■ GOAL OF THE EXERCISE ■
From the entries that follow, report every line in which "delay" occurs.
***
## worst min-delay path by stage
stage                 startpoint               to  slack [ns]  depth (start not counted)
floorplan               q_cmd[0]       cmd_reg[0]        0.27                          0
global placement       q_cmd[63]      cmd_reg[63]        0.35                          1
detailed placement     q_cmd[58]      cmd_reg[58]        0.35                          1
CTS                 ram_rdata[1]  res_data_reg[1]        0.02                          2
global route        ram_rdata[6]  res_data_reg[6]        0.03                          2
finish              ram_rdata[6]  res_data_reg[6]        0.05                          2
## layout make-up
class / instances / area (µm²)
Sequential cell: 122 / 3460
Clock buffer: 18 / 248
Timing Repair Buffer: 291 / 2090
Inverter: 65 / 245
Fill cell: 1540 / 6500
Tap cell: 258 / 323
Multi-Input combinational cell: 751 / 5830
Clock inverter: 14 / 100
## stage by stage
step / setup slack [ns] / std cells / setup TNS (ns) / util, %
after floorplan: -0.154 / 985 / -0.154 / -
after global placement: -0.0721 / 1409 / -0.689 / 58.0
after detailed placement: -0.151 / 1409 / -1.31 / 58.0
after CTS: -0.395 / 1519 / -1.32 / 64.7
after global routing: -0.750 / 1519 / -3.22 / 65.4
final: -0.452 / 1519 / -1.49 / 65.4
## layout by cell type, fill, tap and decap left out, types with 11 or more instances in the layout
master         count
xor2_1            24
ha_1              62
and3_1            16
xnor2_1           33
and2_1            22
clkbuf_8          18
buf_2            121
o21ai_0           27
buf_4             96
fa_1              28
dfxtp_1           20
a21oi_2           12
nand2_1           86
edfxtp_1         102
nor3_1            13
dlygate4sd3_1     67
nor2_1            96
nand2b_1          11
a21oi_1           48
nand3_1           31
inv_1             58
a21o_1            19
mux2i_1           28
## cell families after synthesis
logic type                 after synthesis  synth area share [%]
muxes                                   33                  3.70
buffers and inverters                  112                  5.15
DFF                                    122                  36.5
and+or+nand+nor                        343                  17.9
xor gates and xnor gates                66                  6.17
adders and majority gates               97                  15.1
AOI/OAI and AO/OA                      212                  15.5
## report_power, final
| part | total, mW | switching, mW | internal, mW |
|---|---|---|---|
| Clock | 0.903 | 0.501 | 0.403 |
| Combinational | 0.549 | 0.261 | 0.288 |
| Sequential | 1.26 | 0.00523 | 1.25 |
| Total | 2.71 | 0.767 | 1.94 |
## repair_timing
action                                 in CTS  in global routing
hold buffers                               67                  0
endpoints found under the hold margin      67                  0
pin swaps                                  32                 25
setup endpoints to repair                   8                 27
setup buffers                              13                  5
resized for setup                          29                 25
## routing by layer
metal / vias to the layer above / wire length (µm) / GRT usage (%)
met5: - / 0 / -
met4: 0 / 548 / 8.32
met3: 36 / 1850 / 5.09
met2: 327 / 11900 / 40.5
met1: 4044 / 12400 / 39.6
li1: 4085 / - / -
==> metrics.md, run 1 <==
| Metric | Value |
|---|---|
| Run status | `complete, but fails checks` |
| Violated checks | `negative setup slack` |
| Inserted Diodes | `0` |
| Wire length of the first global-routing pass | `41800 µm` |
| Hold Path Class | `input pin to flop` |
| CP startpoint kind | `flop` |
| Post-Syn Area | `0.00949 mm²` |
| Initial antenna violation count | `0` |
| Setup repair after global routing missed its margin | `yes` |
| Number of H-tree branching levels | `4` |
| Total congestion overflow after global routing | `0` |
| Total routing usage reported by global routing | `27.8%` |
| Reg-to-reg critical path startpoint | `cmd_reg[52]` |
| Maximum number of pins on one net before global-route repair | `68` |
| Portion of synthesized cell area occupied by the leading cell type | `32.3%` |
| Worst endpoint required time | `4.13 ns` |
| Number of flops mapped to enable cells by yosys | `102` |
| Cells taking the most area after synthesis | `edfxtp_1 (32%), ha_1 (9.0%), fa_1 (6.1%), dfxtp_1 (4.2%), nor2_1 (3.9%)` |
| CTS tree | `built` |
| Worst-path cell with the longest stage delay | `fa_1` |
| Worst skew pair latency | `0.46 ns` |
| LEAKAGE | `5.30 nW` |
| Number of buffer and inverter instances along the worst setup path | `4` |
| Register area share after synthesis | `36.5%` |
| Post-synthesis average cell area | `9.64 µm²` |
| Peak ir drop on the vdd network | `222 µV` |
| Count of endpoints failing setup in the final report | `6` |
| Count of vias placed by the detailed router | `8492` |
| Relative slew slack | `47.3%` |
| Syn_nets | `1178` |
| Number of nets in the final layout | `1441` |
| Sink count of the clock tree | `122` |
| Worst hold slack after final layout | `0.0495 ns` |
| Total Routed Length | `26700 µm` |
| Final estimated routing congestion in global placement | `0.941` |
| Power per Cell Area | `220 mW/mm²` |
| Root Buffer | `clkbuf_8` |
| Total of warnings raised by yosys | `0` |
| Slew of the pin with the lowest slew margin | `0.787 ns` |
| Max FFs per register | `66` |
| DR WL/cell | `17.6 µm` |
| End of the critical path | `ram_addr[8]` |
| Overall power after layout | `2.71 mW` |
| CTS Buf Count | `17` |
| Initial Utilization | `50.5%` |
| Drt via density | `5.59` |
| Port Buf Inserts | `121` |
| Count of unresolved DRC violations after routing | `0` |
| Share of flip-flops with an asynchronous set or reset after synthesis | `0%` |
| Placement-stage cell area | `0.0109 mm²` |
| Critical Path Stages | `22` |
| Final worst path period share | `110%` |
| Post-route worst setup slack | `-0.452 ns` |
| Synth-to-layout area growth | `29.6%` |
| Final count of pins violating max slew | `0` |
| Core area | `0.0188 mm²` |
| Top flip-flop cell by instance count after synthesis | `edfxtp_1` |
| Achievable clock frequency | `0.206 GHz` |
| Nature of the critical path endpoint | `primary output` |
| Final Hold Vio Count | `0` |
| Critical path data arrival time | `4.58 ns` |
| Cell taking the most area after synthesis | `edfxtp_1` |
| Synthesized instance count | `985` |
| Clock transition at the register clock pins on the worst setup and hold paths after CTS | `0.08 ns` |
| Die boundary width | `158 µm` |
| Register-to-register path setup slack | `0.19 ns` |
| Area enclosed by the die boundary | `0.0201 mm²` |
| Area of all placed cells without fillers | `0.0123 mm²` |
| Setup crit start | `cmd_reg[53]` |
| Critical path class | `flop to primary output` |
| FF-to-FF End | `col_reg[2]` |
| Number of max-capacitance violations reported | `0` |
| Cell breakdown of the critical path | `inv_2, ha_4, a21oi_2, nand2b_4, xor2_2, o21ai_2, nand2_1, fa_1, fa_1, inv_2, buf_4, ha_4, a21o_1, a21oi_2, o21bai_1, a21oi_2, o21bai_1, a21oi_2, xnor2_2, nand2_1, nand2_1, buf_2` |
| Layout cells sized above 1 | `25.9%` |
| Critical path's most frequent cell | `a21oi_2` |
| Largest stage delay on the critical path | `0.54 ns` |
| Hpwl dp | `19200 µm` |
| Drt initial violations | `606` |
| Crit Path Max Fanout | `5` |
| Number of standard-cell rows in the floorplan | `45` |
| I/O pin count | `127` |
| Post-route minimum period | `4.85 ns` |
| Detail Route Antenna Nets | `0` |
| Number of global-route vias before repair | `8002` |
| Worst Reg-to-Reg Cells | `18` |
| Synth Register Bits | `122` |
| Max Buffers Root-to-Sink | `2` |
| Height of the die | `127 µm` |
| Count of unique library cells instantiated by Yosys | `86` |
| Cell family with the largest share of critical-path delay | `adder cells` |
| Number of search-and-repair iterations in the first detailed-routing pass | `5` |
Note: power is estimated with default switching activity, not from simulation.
***
■ ANSWER FOR THE TASK ■
## worst min-delay path by stage
| Worst-path cell with the longest stage delay | `fa_1` |
| Largest stage delay on the critical path | `0.54 ns` |
| Cell family with the largest share of critical-path delay | `adder cells` |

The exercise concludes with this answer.